DIRECTIONS: After locating the line with "[re-timing with driven ports]" in the data that follows, return it and every later line exactly, up to and including the line with "0.058 | 0.03 | 1 |".
== DATA IN THIS EXERCISE ==
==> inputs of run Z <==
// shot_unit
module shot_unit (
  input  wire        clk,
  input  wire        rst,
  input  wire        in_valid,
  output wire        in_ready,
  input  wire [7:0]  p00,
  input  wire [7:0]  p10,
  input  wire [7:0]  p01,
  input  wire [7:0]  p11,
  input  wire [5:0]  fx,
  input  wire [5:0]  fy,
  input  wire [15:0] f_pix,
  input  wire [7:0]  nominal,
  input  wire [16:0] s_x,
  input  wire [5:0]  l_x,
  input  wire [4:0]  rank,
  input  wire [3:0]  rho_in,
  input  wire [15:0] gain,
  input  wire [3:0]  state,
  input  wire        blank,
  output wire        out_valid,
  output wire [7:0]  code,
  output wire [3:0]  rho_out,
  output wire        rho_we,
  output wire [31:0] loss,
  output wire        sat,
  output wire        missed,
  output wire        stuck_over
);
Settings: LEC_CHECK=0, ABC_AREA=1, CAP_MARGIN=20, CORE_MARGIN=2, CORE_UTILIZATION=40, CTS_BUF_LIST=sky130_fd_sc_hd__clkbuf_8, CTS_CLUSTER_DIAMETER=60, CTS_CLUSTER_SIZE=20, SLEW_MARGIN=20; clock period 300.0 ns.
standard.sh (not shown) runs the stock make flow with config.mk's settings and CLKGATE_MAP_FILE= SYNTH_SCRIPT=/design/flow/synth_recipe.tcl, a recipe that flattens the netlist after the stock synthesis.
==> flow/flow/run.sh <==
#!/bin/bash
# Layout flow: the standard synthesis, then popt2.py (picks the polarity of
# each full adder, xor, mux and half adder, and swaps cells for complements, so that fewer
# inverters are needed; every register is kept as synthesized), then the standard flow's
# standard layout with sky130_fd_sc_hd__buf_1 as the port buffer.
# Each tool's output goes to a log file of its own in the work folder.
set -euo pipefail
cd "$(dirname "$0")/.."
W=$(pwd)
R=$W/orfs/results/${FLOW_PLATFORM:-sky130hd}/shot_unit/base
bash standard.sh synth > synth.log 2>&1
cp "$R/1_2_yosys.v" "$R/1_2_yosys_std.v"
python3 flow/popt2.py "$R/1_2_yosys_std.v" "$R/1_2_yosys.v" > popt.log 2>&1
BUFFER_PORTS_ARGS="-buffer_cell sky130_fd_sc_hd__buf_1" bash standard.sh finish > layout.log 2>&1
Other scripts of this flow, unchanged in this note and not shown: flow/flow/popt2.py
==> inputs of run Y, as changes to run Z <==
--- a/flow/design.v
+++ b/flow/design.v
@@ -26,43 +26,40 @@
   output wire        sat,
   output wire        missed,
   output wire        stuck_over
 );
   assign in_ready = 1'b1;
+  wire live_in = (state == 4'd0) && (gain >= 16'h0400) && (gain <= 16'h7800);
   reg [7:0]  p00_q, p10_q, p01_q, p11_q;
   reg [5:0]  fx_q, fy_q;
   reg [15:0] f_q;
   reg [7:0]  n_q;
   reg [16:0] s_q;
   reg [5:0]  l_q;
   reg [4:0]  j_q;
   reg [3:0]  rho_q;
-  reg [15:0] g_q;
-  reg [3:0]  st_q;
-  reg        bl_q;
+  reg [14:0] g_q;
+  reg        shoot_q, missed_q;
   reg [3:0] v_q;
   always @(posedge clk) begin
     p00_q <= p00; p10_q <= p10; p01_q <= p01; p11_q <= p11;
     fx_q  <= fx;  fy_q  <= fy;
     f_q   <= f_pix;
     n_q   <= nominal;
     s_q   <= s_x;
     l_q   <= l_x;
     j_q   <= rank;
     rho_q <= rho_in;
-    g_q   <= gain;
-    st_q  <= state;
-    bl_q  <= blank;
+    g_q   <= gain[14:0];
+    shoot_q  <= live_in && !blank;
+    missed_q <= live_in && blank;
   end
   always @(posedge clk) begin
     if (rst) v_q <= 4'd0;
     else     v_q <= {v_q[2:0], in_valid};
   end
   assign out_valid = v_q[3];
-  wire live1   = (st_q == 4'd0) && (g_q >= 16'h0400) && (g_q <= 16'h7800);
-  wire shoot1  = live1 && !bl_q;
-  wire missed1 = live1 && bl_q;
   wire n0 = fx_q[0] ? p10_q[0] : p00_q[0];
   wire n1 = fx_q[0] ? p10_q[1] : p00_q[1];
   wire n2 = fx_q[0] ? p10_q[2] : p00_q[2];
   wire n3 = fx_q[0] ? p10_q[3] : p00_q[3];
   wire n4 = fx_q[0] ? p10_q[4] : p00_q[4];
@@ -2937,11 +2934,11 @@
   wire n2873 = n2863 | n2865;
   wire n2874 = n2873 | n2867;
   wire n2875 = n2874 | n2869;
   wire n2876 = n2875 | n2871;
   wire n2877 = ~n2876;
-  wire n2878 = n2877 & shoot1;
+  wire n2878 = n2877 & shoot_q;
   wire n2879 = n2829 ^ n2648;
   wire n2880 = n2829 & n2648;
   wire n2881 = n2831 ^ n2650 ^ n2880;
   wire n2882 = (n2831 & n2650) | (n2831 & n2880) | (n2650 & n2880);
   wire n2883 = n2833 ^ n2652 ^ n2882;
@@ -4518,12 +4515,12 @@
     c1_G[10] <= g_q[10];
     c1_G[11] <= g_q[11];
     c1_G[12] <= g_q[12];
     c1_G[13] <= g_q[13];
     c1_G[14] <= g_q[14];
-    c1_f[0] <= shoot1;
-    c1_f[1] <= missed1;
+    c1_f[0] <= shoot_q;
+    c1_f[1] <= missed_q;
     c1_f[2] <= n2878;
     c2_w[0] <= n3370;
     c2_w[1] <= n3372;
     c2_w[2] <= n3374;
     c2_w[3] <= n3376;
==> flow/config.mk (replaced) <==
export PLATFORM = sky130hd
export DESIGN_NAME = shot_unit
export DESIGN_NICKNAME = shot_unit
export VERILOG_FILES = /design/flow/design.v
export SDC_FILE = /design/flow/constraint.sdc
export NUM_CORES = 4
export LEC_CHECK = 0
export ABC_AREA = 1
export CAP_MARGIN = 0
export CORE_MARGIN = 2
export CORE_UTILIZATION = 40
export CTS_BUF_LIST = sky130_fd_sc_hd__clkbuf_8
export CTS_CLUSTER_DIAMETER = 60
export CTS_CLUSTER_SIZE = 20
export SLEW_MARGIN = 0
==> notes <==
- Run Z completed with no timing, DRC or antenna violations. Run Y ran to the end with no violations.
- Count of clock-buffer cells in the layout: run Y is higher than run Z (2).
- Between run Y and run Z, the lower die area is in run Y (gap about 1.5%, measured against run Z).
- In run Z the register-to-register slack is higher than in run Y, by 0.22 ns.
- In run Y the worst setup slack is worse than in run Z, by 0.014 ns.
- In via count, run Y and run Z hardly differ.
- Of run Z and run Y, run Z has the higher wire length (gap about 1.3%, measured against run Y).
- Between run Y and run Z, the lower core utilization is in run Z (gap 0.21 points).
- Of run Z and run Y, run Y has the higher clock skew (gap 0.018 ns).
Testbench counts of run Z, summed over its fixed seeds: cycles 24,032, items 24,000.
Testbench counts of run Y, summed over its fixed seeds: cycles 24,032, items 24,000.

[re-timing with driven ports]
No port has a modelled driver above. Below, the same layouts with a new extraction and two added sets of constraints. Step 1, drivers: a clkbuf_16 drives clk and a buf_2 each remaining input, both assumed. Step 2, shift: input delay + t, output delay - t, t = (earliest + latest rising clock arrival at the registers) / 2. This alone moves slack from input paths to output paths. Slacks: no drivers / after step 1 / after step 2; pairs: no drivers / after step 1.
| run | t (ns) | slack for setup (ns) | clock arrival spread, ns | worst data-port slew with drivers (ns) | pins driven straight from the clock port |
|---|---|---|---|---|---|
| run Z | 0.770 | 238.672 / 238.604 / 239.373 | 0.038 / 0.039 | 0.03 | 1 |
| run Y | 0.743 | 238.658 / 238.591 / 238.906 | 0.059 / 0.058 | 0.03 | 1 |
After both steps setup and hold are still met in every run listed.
This is an optimization exercise on Yosys and OpenROAD, whose aim is small area, a short achievable clock period and few clock cycles per item, not a production implementation. In this exercise RTL edits were held to simulation tests only and were not proved equivalent to the original.

Setup of run 1:
## mon_post
module mon_post (
    input  wire               clk,
    input  wire               rst,
    input  wire               in_valid,
    output wire               in_ready,
    input  wire [4:0]         in_ch,
    input  wire signed [27:0] in_x,
    input  wire               in_ovf,
    input  wire               in_clip,
    input  wire               in_settle,
    input  wire               in_sharp,
    input  wire               in_clear,
    input  wire               in_enable,
    input  wire [2:0]         cfg_sh2,
    input  wire               cfg_dcb_en,
    input  wire               cfg_dcb_freeze,
    input  wire [4:0]         cfg_dcb_k,
    input  wire signed [31:0] cfg_gain,
    input  wire signed [31:0] cfg_offset,
    input  wire               cfg_tha_en,
    input  wire               cfg_tha_dir,
    input  wire [7:0]         cfg_tha_dwell,
    input  wire [15:0]        cfg_tha_hyst,
    input  wire signed [31:0] cfg_tha_level,
    input  wire               cfg_thb_en,
    input  wire               cfg_thb_dir,
    input  wire [7:0]         cfg_thb_dwell,
    input  wire [15:0]        cfg_thb_hyst,
    input  wire signed [31:0] cfg_thb_level,
    input  wire [15:0]        therm_warn,
    input  wire [15:0]        therm_alarm,
    input  wire [15:0]        therm_shut,
    input  wire [7:0]         therm_hyst,
    input  wire [7:0]         therm_dwell,
    output reg                out_valid,
    output reg  [4:0]         out_ch,
    output reg  [31:0]        out_eng,
    output reg  [23:0]        out_y,
    output reg  [5:0]         out_flags,
    output reg                out_evt_a,
    output reg                out_evt_b,
    output reg  [1:0]         out_tha_state,
    output reg  [1:0]         out_thb_state,
    output reg  [5:0]         out_uns_left,
    output reg  [2:0]         out_therm_set,
    output reg  [1:0]         out_therm_level
);
Size: roughly 380 I/O pins.
==> flow/config.mk <==
export PLATFORM = sky130hd
export DESIGN_NAME = mon_post
export DESIGN_NICKNAME = mon_post
export VERILOG_FILES = /design/flow/design.v
export SDC_FILE = /design/flow/constraint.sdc
export NUM_CORES = 4
export LEC_CHECK = 0
export CAP_MARGIN = 20
export CORE_MARGIN = 2
export CORE_UTILIZATION = 40
export CTS_CLUSTER_DIAMETER = 60
export CTS_CLUSTER_SIZE = 22
export PLACE_DENSITY = 0.5
export SLEW_MARGIN = 20
export SYNTH_HIERARCHICAL = 1
export TNS_END_PERCENT = 0
==> flow/constraint.sdc <==
create_clock -name core_clock -period 24.0 [get_ports {clk}]
set_input_delay 4.8000 -clock core_clock [delete_from_list [all_inputs] [get_ports {clk}]]
set_output_delay 4.8000 -clock core_clock [all_outputs]
set_load 0.01 [all_outputs]
standard.sh (not shown) runs the stock make flow with config.mk's settings and CLKGATE_MAP_FILE= SYNTH_SCRIPT=/design/flow/synth_recipe.tcl, a recipe that flattens the netlist after the stock synthesis.
==> flow/flow/run.sh <==
#!/bin/bash
# The standard layout (the standard.sh, unchanged) with two settings:
# - timing repair is asked to leave this much setup slack on every path, so
#   that it works on the paths that set the period this design reaches (the
#   clock and constraints stay the design's);
# - every input and output port still gets its own buffer, but a plain
#   buf_2 rather than the default delay buffer.
# ORFS writes each tool's log under orfs/logs/.
export SETUP_SLACK_MARGIN=17.8
export BUFFER_PORTS_ARGS="-buffer_cell sky130_fd_sc_hd__buf_2"
bash standard.sh > standard.log 2>&1
Testbench counts of run 1, summed over its fixed seeds: cycles 32,040, items 32,000.
Context: an optimization exercise on an open-source flow, tuned for small area, a short achievable clock period and few clock cycles per item. The choices shown serve that exercise and are no tape-out recipe.
Function was checked by simulation only, so behaviour that the tests miss may differ from the original.
Power figures rest on the tool's default switching activity, not on a simulated workload.

$ cat config.mk
export PLATFORM = sky130hd
export DESIGN_NAME = conf_raymap
export DESIGN_NICKNAME = conf_raymap
export VERILOG_FILES = /design/flow/design.v
export SDC_FILE = /design/flow/constraint.sdc
export NUM_CORES = 4
export LEC_CHECK = 0
export CAP_MARGIN = 20
export CORE_MARGIN = 2
export CORE_UTILIZATION = 40
export SLEW_MARGIN = 20
$ cat constraint.sdc
create_clock -name core_clock -period 20.0 [get_ports {clk}]
set_input_delay 4.0000 -clock core_clock [delete_from_list [all_inputs] [get_ports {clk}]]
set_output_delay 4.0000 -clock core_clock [all_outputs]
set_load 0.01 [all_outputs]
What follows belongs to an exercise in optimizing a design on an open flow for small area, a short achievable clock period and few clock cycles per item; a production flow would make more cautious choices. No functional check of the RTL was part of any run shown here.

==> flow/design.v (outline; a module is shown in full before it is edited, if it fits) <==
// module ecc79_codec: 1254 lines
// module ecc_xor2: 3 lines
// module ecc_xnor2: 3 lines
// module ecc_nand2: 3 lines
// module ecc_ao22: 4 lines
// module ecc_dec3: 3 lines
// module ecc_dec4: 3 lines
// module ecc_loc_ok: 19 lines
// module ecc_inv_cube: 135 lines
module ecc79_codec (
    input  wire        clk,
    input  wire        rst,
    input  wire        in_valid,
    input  wire        in_mode,
    input  wire [78:0] in_word,
    output reg         out_valid,
    output reg  [78:0] out_word,
    output reg  [1:0]  out_status
);
  // ...
==> flow/flow/run.sh <==
#!/bin/bash
# Standard synthesis and layout, with two changes: the port buffers use buf_1
# instead of the buffer_ports default (a delay buffer, clkdlybuf4s50_1), and
# timing repair aims for more setup slack than the clock period needs.
set -euo pipefail
bash standard.sh 'BUFFER_PORTS_ARGS=-buffer_cell sky130_fd_sc_hd__buf_1' \
    SETUP_SLACK_MARGIN=8.4 finish > standard.log 2>&1
==> flow/standard.sh <==
#!/bin/bash
# synth_recipe.tcl (not shown) runs the flow's synth.tcl, then flattens the netlist and writes it again
# the make line also repeats each setting of config.mk as NAME=value (left out here)
make -C /OpenROAD-flow-scripts/flow DESIGN_CONFIG=/design/flow/config.mk WORK_HOME=/design/flow/orfs CLKGATE_MAP_FILE= SYNTH_SCRIPT=/design/flow/synth_recipe.tcl "${@:-finish}"
==> flow/config.mk <==
export PLATFORM = sky130hd
export DESIGN_NAME = ecc79_codec
export DESIGN_NICKNAME = ecc79_codec
export VERILOG_FILES = /design/flow/design.v
export SDC_FILE = /design/flow/constraint.sdc
export NUM_CORES = 4
export LEC_CHECK = 0
export CAP_MARGIN = 20
export CORE_MARGIN = 2
export CORE_UTILIZATION = 40
export SETUP_SLACK_MARGIN = 0.5
export SLEW_MARGIN = 20
export SYNTH_HIERARCHICAL = 1
==> flow/constraint.sdc <==
create_clock -name core_clock -period 17.0 [get_ports {clk}]
set_input_delay 3.4000 -clock core_clock [delete_from_list [all_inputs] [get_ports {clk}]]
set_output_delay 3.4000 -clock core_clock [all_outputs]
set_load 0.01 [all_outputs]
==> flow_summary.ini, run 1 <==
[run_status]
outcome = complete, no violations

[final_layout]
nNonClkBuffers = 349
num_antenna_cells = 1
largest_register_ffs = 64
final_cell_mix = 395 x xor2_1, 143 x buf_4, 99 x nand2_1
regMostFlops = d1
design.seq.count = 97
seq-cell-share = 0.120
top_area_cell_class = multi-input gates
nonClkBufAreaFrac = 0.162
design_area_sq_um = 16300

[drt]
drt_iter0_drc = 1307
wl_met2_microns = 21200
routed_wl_microns = 45800

[yosys]
synthTopCellsByArea = xor2_1 41%, dfxtp_1 18%, a22o_1 6.2%
synth_top_area_share = 0.414
synthXorXnorAreaFrac = 0.424
synth_top_area_cell = xor2_1
synth_cell_types = 75
synth_warnings = 10
seq_area_frac_synth = 0.176
syn-cell-area_sq_um = 11000
synth_top_flop_cell = dfxtp_1

[setup_path]
crit_buf_inv = 5
crit_type = flop to output pin
cp_slowest_cell = dfxtp_4
cp-startpoint = cpr[6]

[global_route]
grt_pass1_vias = 9953
top_usage_layer = met2
grt_use_met1 = 0.390
grt_max_degree = 73
grt_pass1_wl_microns = 62000

[timing]
clock.fmax_mhz = 112
finalCriticalPeriod_ns = 8.96
finalSetupViolCount = 0
whs_ns = 3.19

[place]
dp_worst_setup_slack_ns = 6.76
routabilityCongestion = 1.02

[clock_network]
cts_num_sinks = 97
htreeDepth = 3

[floorplanning]
tapCellCount = 341
==> run 2, diff against run 1 <==
--- a/flow/flow/run.sh
+++ b/flow/flow/run.sh
@@ -4,4 +4,4 @@
 # timing repair aims for more setup slack than the clock period needs.
 set -euo pipefail
 bash standard.sh 'BUFFER_PORTS_ARGS=-buffer_cell sky130_fd_sc_hd__buf_1' \
-    SETUP_SLACK_MARGIN=8.4 finish > standard.log 2>&1
+    SETUP_SLACK_MARGIN=0.5 finish > standard.log 2>&1
==> run 2 against run 1 <==
  * Worst setup slack got worse by 2.4 ns
  * Highest routed layer is now met5
  * Sequential share of layout area increased by 3.7 points
  * Non-clock buffer count down 165
  * Fmax is 21% lower
  * Critical path type unchanged
  * Area after synthesis is the same
  * Still clean on timing, DRC and antenna
  * Cell area shrank 24%
  * Critical endpoint is now out_word[31]
  * Utilization down 14 points
  * Wire length shrank 17%
Source: an optimization exercise on an open RTL-to-GDS flow (aim: small area, a short achievable clock period and few clock cycles per item). Production flows keep margins and buffers that such runs may drop. At most, simulation tests tie the RTL to the original design; equivalence was not proved. Power figures rest on the tool's default switching activity, not on a simulated workload.

==> 03-11: inputs <==
==> flow/design.v <==
module par_engine (
    input  wire         clk,
    input  wire         rst_n,
    input  wire         in_valid,
    output wire         in_ready,
    input  wire         in_first,
    input  wire         in_last,
    input  wire [1:0]   in_kind,      
    input  wire [3:0]   in_sheet,
    input  wire [127:0] in_data,
    input  wire [1:0]   cfg_nerase,
    input  wire [3:0]   cfg_sx,
    input  wire [3:0]   cfg_sy,
    output reg          out_valid,
    input  wire         out_ready,
    output reg  [127:0] out_a,
    output reg  [127:0] out_b,
    output reg          out_lost
);
    function [7:0] xtime;
        input [7:0] a;
        xtime = {a[6:0], 1'b0} ^ (a[7] ? 8'h1D : 8'h00);
    endfunction
    function [7:0] gf_mul;
        input [7:0] a;
        input [7:0] b;
        integer i;
        reg [7:0] p, aa;
        begin
            p  = 8'h00;
            aa = a;
            for (i = 0; i < 8; i = i + 1) begin
                if (b[i]) p = p ^ aa;
                aa = xtime(aa);
            end
            gf_mul = p;
        end
    endfunction
    localparam [127:0]  W_TAB  = 128'h261387CDE8743A1D8040201008040201;
    localparam [127:0]  K1_TAB = 128'h2C58B07DFAE9CF831B366CD8AD478E01;
    localparam [2047:0] K2_TAB = 2048'h00C382B4A868A0A946177A403339608AC3009B19754DD05D4F8C2EF4806672C0829B002B32EA9ABDBA9E055CF51DCCE4B4192B005664C9296769210AB8F73A85A875325600ACC88F52CED242146DF374684DEA64AC00458D03A481B98428DAFBA0D09AC9C845008A0706551F6F1550A9A95DBD298F8D8A00090E0CAA3EDE2AA0464FBA675203070900121C18497CA154178C9E69CEA4060E120024383092F85F7A2E0521D281550C1C240048706039ED40F45C0A42B91FAA1838480090E0C0723380F5B814846F3E49307090003DDD9D39661DF76D2815DE7C9260E03D007AA76072CC3AF3DA502AA1F839C0DD7A00F48AC0E48574FBA9A0545FED729DA7F400;
    localparam [2047:0] INV_TAB = 2048'hFD7EFF7F75E8D442C9D38F03EAB5E7E36AB2216DB4F374FAF1E2B186F0E63F1491190A9978767310D6D743F9F6C871293AA87D855A62F7D29EA3B86535A55912B6AE9A957B0764C5AFBFF2EB6BEEE587B7BE089C3C0D3BCE0546C234C69F821CA2C709AC94BDDC0B5C0FBC9B4F44DF18F50269532D273149B0E4CC7C1DA1541BFCFECD84BB0677DB79DAFBE9D911D128322FEC20B3EF8D524D17C4B95BCA572441370E9763CBC11361251A818C682338934567161E2B883004A64E92D5F85F36E1150CABA9CF22505E40C3A42E6F89486E338B264A1FD0708A2C56605139ED6C2A4B83A08055DE90664C3EE058C072D8965DAA3D98DD9DADBA7AA747F48E0100;
    function [7:0] gf_w;
        input [3:0] s;
        gf_w = W_TAB[8*s +: 8];
    endfunction
    function [7:0] gf_inv;
        input [7:0] a;
        gf_inv = INV_TAB[8*a +: 8];
    endfunction
    reg          s1_v;
    reg          s1_first;
    reg          s1_last;
    reg  [1:0]   s1_kind;
    reg  [1:0]   s1_n;        
    reg  [7:0]   s1_ws;       
    reg  [7:0]   s1_y;        
    reg  [7:0]   s1_l;        
    reg  [127:0] s1_d;
    reg  [1:0]   g_n;         
    reg  [3:0]   g_sx;
    reg  [3:0]   g_sy;
    reg          ready_r;
    assign in_ready = ready_r;
    wire take = in_valid && ready_r;
    wire [1:0] c_n  = in_first ? cfg_nerase : g_n;
    wire [3:0] c_sx = in_first ? cfg_sx     : g_sx;
    wire [3:0] c_sy = in_first ? cfg_sy     : g_sy;
    wire [7:0] c_wy = c_n[1] ? gf_w(c_sy) : 8'h00;
    wire [7:0] c_l  = (c_n == 2'd0) ? 8'h01 : (gf_w(c_sx) ^ c_wy);
    always @(posedge clk) begin
        s1_v     <= rst_n && take;
        s1_first <= in_first;
        s1_last  <= in_last;
        s1_kind  <= in_kind;
        s1_n     <= c_n;
        s1_ws    <= gf_w(in_sheet);
        s1_y     <= c_wy;
        s1_l     <= c_l;
        s1_d     <= in_data;
        if (take && in_first) begin
            g_n  <= cfg_nerase;
            g_sx <= cfg_sx;
            g_sy <= cfg_sy;
        end
    end
    wire       n0 = (s1_n == 2'd0);
    reg [7:0] v;
    always @(*) begin
        case (s1_kind)
            2'd0:    v = s1_ws ^ s1_y;
            2'd1:    v = s1_y;
            2'd2:    v = {7'd0, !n0};
            default: v = 8'h00;
        endcase
    end
    wire [7:0] coef = gf_mul(gf_inv(s1_l), v);
    reg [63:0] cols;
    integer j;
    always @(*) begin
        cols[7:0] = coef;
        for (j = 1; j < 8; j = j + 1)
            cols[8*j +: 8] = xtime(cols[8*(j-1) +: 8]);
    end
    reg          s2_v;
    reg          s2_last;
    reg          s2_clr;      
    reg          s2_binc;     
    reg          s2_p;
    reg          s2_q;
    reg  [1:0]   s2_n;
    reg  [63:0]  s2_cols;     
    reg  [127:0] s2_d;
    always @(posedge clk) begin
        s2_v    <= rst_n && s1_v;
        s2_last <= s1_last;
        s2_clr  <= s1_v && s1_first;
        s2_binc <= s1_v && (s1_kind == 2'd0 || (s1_kind == 2'd1 && !n0));
        s2_p    <= s1_v && (s1_kind == 2'd1);
        s2_q    <= s1_v && (s1_kind == 2'd2);
        s2_n    <= s1_v ? s1_n : s2_n;
        s2_cols <= s1_v ? cols : 64'd0;
        s2_d    <= s1_d;
    end
    reg  [127:0] acc_a_n;
    reg  [127:0] acc_b_n;
    wire [127:0] acc_a = ~acc_a_n;
    wire [127:0] acc_b = ~acc_b_n;
    reg          g_sp;
    reg          g_sq;
    reg          a_done;      
    reg [127:0] nxt_a;
    reg [127:0] nxt_b;
    integer l, b;
    always @(*) begin
        for (l = 0; l < 16; l = l + 1) begin
            nxt_a[8*l +: 8] = s2_clr ? 8'h00 : acc_a[8*l +: 8];
            for (b = 0; b < 8; b = b + 1)
                if (s2_d[8*l + b]) nxt_a[8*l +: 8] = nxt_a[8*l +: 8] ^ s2_cols[8*b +: 8];
        end
        nxt_b = (s2_clr ? 128'd0 : acc_b) ^ (s2_binc ? s2_d : 128'd0);
    end
    wire nxt_sp = (!s2_clr && g_sp) || s2_p;
    wire nxt_sq = (!s2_clr && g_sq) || s2_q;
    wire r_n0 = (s2_n == 2'd0);
    wire r_n1 = (s2_n == 2'd1);
    wire r_n2 = s2_n[1];
    wire res_lost = r_n1 ? !(nxt_sp || nxt_sq) : r_n2 ? !(nxt_sp && nxt_sq) : 1'b0;
    wire a_from_b = r_n0 || (r_n1 && nxt_sp);
    wire [127:0] res_a = res_lost ? 128'd0 : (a_from_b ? nxt_b : nxt_a);
    wire [127:0] res_b = (res_lost || r_n1) ? 128'd0 : r_n0 ? nxt_a : (nxt_a ^ nxt_b);
    wire fin      = (s2_v && s2_last) || a_done;
    wire out_free = !out_valid;
    wire out_load = fin && out_free;
    wire n_s1last = take && in_last;
    wire n_fin    = (s1_v && s1_last) || (fin && !out_free);
    wire n_ov     = out_load || (out_valid && !out_ready);
    wire n_ready  = !((n_s1last || (n_fin && n_ov)) && (n_fin || n_ov));
    always @(posedge clk) begin
        acc_a_n <= ~nxt_a;
        acc_b_n <= ~nxt_b;
        g_sp  <= nxt_sp;
        g_sq  <= nxt_sq;
        if (out_load) begin
            out_a    <= res_a;
            out_b    <= res_b;
            out_lost <= res_lost;
        end
        if (!rst_n) begin
            a_done    <= 1'b0;
            out_valid <= 1'b0;
            ready_r   <= 1'b1;
        end else begin
            a_done    <= fin && !out_free;
            out_valid <= n_ov;
            ready_r   <= n_ready;
        end
    end
endmodule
===
ANSWER BOX:
[re-timing with driven ports]
No port has a modelled driver above. Below, the same layouts with a new extraction and two added sets of constraints. Step 1, drivers: a clkbuf_16 drives clk and a buf_2 each remaining input, both assumed. Step 2, shift: input delay + t, output delay - t, t = (earliest + latest rising clock arrival at the registers) / 2. This alone moves slack from input paths to output paths. Slacks: no drivers / after step 1 / after step 2; pairs: no drivers / after step 1.
| run | t (ns) | slack for setup (ns) | clock arrival spread, ns | worst data-port slew with drivers (ns) | pins driven straight from the clock port |
|---|---|---|---|---|---|
| run Z | 0.770 | 238.672 / 238.604 / 239.373 | 0.038 / 0.039 | 0.03 | 1 |
| run Y | 0.743 | 238.658 / 238.591 / 238.906 | 0.059 / 0.058 | 0.03 | 1 |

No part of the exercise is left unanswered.